- WHAT THE TASK ASKS
Below are some entries. Repeat exactly the lines from the one with "ports: 407 (unchanged)" through the one with "sinks: 219 (unchanged)", and only those.

START TASK INPUT

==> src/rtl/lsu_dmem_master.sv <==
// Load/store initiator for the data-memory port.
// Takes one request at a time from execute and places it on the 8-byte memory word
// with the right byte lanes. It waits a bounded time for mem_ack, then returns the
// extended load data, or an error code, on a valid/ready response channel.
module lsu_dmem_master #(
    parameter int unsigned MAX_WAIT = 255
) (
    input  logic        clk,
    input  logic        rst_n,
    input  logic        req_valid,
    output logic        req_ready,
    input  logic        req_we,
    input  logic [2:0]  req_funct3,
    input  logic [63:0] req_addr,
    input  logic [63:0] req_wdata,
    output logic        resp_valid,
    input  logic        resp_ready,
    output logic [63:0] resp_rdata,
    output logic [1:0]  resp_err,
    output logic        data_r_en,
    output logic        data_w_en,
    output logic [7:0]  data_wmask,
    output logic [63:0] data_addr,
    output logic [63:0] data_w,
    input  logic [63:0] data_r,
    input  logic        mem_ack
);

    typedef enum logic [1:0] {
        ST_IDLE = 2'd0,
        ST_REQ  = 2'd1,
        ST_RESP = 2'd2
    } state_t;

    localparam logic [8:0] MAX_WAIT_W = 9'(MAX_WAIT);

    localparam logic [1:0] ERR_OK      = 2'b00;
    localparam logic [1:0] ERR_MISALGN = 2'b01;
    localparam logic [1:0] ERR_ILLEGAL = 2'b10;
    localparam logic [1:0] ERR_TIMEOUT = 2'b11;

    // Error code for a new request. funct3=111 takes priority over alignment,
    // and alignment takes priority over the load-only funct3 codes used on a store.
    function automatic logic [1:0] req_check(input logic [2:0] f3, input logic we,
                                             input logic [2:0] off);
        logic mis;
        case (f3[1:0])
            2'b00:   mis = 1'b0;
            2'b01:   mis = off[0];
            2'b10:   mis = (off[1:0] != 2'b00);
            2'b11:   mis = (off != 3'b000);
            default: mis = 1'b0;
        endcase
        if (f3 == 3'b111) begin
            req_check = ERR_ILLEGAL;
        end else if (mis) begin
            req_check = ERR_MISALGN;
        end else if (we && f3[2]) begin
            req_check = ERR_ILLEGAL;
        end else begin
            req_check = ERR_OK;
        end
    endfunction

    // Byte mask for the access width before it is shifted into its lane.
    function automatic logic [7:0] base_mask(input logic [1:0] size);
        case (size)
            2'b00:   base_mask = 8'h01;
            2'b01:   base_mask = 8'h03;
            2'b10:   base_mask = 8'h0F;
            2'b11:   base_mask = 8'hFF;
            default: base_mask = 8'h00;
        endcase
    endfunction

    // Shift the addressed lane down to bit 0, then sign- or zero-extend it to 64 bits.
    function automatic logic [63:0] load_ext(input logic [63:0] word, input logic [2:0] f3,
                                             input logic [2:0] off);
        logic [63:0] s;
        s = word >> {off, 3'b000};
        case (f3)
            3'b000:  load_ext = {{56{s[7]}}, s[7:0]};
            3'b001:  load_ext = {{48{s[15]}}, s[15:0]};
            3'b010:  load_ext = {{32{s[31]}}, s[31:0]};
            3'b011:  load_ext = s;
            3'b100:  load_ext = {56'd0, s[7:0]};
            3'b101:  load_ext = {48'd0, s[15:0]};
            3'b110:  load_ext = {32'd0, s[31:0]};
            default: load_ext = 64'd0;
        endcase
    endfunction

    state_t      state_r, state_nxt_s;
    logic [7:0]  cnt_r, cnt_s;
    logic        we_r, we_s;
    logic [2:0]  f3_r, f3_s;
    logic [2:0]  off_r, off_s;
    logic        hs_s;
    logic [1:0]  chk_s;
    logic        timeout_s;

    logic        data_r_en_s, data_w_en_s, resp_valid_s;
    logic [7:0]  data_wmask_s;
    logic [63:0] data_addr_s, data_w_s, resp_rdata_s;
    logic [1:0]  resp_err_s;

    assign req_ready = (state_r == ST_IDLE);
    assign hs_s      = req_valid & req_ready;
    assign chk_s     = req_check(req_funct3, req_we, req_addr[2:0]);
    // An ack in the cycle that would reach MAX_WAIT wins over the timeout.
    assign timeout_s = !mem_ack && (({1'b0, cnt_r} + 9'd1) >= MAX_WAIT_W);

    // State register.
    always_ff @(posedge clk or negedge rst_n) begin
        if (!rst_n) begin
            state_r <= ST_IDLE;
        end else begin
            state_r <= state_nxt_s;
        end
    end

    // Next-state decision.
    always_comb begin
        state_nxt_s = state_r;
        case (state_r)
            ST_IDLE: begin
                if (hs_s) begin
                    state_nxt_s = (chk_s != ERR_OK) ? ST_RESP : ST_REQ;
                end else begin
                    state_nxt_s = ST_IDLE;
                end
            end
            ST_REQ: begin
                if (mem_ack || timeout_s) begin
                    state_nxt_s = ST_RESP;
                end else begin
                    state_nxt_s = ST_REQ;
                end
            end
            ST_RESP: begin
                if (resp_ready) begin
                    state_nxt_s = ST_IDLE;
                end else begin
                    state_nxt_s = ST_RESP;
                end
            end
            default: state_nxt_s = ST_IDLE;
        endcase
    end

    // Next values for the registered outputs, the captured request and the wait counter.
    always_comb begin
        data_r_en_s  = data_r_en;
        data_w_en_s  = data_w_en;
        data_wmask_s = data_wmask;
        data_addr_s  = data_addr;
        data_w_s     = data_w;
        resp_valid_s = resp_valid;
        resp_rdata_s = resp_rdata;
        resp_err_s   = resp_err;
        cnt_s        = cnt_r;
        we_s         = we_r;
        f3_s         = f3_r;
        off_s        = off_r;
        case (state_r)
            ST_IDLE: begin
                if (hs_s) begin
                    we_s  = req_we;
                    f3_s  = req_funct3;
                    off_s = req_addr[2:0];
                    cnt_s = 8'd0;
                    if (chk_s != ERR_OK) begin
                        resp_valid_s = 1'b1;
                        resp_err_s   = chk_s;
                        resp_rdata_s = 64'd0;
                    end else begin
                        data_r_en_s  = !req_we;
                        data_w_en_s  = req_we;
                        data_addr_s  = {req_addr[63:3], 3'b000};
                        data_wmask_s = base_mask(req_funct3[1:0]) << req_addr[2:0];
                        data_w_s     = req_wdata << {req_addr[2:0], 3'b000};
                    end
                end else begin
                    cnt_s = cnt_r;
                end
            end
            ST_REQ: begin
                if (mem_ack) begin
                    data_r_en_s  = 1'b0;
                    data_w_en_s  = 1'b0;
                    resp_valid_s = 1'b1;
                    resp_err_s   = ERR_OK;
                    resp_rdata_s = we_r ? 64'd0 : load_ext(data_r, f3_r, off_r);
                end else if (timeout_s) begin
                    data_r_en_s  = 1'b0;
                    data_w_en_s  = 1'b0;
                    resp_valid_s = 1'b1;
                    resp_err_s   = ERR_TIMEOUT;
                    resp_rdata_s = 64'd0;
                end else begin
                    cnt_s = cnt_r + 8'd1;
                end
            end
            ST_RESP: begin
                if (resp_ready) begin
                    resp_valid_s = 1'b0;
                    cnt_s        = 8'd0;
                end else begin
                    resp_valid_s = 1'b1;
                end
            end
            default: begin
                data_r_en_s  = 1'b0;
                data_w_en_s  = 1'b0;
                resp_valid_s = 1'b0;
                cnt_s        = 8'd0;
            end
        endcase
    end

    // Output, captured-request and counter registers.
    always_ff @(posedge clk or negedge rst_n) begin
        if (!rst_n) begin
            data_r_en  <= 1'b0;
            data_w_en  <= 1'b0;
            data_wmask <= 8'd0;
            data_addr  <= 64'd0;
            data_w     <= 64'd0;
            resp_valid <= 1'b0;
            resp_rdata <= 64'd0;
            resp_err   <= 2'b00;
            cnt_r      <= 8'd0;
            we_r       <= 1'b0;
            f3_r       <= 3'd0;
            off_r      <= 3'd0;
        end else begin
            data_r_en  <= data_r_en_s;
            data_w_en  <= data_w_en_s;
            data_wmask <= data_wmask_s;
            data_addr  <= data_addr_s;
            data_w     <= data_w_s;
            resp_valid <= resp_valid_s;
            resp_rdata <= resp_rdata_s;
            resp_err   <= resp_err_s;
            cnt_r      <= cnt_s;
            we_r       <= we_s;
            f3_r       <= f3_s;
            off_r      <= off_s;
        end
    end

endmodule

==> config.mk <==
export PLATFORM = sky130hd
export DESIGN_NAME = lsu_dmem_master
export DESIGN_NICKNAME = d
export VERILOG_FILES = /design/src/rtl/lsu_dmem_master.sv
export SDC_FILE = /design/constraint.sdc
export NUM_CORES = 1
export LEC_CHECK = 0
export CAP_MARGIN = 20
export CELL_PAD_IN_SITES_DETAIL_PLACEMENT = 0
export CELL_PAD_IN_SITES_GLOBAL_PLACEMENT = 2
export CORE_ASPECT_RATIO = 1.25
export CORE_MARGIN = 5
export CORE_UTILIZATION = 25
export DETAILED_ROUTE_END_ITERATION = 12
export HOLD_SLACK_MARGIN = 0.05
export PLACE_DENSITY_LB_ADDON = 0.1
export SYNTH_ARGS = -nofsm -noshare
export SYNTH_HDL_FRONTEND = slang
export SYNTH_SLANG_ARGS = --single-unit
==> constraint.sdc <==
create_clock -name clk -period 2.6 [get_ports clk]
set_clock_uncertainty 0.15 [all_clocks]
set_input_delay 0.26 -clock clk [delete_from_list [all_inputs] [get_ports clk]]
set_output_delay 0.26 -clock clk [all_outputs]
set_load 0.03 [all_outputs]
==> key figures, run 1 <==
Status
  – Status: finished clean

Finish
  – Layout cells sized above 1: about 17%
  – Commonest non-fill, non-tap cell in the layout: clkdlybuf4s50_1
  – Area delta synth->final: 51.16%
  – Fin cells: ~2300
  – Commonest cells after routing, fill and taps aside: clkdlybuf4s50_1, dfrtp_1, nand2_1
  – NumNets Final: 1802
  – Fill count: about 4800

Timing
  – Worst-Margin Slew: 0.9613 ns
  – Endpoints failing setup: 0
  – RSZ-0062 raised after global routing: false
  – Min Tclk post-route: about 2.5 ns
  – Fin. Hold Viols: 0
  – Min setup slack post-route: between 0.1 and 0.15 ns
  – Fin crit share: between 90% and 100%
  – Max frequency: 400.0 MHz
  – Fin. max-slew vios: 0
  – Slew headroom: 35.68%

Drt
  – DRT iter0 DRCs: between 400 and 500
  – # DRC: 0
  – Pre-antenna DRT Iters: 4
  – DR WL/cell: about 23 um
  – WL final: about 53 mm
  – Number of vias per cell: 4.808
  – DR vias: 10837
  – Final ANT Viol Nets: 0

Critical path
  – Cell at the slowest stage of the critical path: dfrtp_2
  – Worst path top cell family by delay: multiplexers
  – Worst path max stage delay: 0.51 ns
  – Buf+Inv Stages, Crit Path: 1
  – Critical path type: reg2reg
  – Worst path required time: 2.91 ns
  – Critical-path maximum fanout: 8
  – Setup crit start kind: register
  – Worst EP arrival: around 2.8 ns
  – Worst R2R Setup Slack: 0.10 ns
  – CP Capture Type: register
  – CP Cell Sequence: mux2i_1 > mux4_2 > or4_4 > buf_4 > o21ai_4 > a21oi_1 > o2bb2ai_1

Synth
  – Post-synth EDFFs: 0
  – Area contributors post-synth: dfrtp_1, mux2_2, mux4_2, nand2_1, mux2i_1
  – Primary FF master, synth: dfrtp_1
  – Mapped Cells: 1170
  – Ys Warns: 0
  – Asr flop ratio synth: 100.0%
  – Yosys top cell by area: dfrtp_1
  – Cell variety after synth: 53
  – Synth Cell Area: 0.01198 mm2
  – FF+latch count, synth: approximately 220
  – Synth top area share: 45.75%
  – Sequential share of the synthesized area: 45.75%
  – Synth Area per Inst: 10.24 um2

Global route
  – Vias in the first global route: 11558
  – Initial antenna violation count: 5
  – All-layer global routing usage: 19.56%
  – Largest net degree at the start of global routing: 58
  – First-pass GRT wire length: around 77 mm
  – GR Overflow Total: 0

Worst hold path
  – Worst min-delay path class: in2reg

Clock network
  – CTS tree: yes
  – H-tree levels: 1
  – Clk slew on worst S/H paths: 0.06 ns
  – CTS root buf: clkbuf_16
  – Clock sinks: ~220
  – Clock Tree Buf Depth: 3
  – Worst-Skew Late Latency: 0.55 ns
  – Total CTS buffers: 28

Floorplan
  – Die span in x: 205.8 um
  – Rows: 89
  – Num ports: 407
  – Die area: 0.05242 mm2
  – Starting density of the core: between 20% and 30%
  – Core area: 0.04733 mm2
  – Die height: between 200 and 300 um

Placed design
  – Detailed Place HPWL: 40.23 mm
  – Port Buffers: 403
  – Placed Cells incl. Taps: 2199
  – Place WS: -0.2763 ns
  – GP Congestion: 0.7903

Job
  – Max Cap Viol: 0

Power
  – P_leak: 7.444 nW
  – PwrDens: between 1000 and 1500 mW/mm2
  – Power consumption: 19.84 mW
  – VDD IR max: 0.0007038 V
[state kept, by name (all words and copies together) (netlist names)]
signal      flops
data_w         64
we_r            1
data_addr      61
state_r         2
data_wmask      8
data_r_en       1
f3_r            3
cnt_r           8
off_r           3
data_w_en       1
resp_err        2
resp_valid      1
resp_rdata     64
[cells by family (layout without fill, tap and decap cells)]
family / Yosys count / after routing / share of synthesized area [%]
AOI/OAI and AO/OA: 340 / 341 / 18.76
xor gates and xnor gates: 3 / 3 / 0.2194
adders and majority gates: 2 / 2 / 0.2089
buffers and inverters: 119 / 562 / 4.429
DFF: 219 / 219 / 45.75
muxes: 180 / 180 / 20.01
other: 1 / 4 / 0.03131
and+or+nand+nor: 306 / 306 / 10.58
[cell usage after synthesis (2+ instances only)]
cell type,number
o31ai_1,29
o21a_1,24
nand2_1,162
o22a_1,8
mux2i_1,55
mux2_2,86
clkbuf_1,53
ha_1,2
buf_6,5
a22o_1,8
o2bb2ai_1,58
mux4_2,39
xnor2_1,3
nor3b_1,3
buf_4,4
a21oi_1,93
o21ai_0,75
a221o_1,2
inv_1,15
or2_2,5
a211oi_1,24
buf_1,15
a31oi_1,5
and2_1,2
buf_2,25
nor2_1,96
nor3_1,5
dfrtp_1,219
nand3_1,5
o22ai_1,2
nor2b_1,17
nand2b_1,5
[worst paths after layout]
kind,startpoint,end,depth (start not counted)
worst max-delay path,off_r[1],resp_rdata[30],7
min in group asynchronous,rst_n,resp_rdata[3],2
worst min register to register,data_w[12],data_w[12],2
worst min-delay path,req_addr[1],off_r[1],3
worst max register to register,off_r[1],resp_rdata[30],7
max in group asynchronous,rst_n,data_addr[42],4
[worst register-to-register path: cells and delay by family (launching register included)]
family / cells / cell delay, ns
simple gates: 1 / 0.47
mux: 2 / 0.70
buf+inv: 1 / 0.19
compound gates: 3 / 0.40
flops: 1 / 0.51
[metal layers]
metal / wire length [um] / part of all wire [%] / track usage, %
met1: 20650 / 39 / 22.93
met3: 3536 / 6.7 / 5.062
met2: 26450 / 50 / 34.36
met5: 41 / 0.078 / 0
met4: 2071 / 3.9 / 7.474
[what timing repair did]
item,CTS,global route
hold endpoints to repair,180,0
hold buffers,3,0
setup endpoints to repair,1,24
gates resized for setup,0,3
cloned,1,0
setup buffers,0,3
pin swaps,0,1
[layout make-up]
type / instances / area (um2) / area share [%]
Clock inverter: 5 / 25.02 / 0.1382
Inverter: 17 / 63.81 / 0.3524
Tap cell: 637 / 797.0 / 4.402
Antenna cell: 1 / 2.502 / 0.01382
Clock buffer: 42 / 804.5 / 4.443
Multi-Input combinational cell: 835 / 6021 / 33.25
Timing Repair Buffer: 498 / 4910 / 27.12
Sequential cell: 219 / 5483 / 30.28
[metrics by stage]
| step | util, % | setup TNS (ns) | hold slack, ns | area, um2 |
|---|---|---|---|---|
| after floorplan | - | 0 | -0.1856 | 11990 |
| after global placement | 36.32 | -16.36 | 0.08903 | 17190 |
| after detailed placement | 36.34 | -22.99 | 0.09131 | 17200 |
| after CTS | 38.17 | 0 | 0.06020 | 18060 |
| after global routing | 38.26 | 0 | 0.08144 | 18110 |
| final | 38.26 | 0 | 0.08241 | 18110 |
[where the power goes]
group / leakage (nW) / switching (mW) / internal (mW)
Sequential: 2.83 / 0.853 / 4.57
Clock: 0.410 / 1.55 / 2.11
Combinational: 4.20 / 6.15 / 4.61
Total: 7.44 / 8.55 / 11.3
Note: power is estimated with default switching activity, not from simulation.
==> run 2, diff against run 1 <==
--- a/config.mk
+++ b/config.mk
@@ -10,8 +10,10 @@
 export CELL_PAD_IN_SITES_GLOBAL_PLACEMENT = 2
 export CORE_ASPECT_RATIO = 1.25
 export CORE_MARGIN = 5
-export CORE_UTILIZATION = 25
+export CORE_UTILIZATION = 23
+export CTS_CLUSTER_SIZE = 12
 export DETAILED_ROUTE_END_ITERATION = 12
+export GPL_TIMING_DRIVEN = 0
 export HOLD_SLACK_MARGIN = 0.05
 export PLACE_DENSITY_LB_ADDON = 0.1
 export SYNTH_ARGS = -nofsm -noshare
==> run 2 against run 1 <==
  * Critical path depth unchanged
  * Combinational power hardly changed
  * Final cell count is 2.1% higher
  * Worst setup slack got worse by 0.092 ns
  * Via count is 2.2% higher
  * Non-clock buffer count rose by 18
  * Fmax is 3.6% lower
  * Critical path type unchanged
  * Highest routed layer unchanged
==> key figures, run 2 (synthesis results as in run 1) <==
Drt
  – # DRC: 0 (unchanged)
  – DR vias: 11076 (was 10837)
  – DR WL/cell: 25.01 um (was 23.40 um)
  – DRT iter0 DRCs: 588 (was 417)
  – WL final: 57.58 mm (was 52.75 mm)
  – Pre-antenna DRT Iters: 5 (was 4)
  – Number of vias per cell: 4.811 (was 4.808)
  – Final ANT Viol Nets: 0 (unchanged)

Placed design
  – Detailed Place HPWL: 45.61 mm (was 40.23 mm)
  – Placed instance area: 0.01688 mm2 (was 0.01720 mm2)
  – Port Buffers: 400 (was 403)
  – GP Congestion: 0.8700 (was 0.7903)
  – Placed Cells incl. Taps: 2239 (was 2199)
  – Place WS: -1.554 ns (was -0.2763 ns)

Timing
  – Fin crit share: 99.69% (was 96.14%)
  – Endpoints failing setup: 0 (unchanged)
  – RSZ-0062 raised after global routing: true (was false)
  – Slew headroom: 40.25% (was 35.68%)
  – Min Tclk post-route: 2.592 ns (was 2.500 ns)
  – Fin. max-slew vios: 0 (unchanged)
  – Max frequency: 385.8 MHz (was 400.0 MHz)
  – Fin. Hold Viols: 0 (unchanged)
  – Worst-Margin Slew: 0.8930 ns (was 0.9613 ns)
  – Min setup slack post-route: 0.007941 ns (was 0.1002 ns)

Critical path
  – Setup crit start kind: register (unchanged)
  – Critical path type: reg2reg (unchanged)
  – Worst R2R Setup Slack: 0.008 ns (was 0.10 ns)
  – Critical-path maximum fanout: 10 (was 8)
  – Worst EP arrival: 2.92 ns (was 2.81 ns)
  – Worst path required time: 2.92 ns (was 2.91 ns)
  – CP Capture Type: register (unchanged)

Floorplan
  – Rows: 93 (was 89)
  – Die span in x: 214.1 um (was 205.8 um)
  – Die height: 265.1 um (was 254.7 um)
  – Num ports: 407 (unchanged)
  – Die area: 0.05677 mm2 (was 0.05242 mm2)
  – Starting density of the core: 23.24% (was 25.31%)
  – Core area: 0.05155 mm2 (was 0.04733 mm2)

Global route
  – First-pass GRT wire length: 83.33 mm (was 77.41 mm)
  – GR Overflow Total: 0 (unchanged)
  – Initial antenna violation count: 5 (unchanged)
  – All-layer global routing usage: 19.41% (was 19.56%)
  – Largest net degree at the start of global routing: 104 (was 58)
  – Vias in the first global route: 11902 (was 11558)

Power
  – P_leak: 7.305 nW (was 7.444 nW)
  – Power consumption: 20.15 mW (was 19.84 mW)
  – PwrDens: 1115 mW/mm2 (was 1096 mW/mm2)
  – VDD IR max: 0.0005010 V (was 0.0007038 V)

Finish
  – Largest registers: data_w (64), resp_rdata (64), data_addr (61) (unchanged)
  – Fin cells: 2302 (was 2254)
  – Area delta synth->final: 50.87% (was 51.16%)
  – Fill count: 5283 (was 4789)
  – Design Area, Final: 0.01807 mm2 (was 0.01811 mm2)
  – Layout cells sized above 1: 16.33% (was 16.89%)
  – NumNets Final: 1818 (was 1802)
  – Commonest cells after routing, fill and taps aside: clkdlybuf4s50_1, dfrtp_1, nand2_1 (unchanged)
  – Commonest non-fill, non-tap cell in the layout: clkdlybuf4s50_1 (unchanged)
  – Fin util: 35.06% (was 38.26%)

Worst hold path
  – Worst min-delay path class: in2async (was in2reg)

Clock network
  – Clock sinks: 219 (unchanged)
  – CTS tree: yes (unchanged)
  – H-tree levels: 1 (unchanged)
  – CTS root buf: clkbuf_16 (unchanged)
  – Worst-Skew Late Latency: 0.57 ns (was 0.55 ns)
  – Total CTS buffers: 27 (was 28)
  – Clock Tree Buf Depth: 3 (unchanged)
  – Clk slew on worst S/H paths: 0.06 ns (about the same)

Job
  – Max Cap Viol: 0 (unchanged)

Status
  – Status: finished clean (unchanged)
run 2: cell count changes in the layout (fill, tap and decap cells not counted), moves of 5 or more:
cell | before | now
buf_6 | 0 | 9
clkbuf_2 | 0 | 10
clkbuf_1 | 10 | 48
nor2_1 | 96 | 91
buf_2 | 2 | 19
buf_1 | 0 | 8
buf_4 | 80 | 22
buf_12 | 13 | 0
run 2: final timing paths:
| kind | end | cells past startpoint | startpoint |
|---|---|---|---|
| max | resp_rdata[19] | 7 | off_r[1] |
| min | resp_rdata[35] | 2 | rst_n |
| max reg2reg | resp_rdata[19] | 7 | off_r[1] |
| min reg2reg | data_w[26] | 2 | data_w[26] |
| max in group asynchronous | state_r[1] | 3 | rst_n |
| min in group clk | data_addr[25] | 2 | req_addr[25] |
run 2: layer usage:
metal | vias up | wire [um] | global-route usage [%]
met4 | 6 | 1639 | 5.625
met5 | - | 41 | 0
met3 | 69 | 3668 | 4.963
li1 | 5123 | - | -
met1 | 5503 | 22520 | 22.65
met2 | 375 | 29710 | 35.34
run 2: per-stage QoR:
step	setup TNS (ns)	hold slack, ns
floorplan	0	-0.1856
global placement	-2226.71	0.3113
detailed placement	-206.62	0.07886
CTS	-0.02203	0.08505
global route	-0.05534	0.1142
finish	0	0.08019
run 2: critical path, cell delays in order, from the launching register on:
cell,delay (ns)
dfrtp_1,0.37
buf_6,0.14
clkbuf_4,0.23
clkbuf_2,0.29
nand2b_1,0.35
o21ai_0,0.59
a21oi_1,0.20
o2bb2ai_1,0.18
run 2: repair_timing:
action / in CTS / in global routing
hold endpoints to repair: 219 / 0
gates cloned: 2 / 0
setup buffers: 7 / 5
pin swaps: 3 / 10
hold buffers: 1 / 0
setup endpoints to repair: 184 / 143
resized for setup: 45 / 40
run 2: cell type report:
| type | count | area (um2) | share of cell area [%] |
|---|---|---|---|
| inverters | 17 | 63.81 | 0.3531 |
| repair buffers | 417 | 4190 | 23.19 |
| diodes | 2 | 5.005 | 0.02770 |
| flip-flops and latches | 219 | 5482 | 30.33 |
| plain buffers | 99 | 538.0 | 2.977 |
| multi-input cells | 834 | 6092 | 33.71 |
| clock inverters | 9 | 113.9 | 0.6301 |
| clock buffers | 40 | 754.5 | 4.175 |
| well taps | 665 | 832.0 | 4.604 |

END TASK INPUT

- TASK SOLUTION
  – Num ports: 407 (unchanged)
  – Die area: 0.05677 mm2 (was 0.05242 mm2)
  – Starting density of the core: 23.24% (was 25.31%)
  – Core area: 0.05155 mm2 (was 0.04733 mm2)

Global route
  – First-pass GRT wire length: 83.33 mm (was 77.41 mm)
  – GR Overflow Total: 0 (unchanged)
  – Initial antenna violation count: 5 (unchanged)
  – All-layer global routing usage: 19.41% (was 19.56%)
  – Largest net degree at the start of global routing: 104 (was 58)
  – Vias in the first global route: 11902 (was 11558)

Power
  – P_leak: 7.305 nW (was 7.444 nW)
  – Power consumption: 20.15 mW (was 19.84 mW)
  – PwrDens: 1115 mW/mm2 (was 1096 mW/mm2)
  – VDD IR max: 0.0005010 V (was 0.0007038 V)

Finish
  – Largest registers: data_w (64), resp_rdata (64), data_addr (61) (unchanged)
  – Fin cells: 2302 (was 2254)
  – Area delta synth->final: 50.87% (was 51.16%)
  – Fill count: 5283 (was 4789)
  – Design Area, Final: 0.01807 mm2 (was 0.01811 mm2)
  – Layout cells sized above 1: 16.33% (was 16.89%)
  – NumNets Final: 1818 (was 1802)
  – Commonest cells after routing, fill and taps aside: clkdlybuf4s50_1, dfrtp_1, nand2_1 (unchanged)
  – Commonest non-fill, non-tap cell in the layout: clkdlybuf4s50_1 (unchanged)
  – Fin util: 35.06% (was 38.26%)

Worst hold path
  – Worst min-delay path class: in2async (was in2reg)

Clock network
  – Clock sinks: 219 (unchanged)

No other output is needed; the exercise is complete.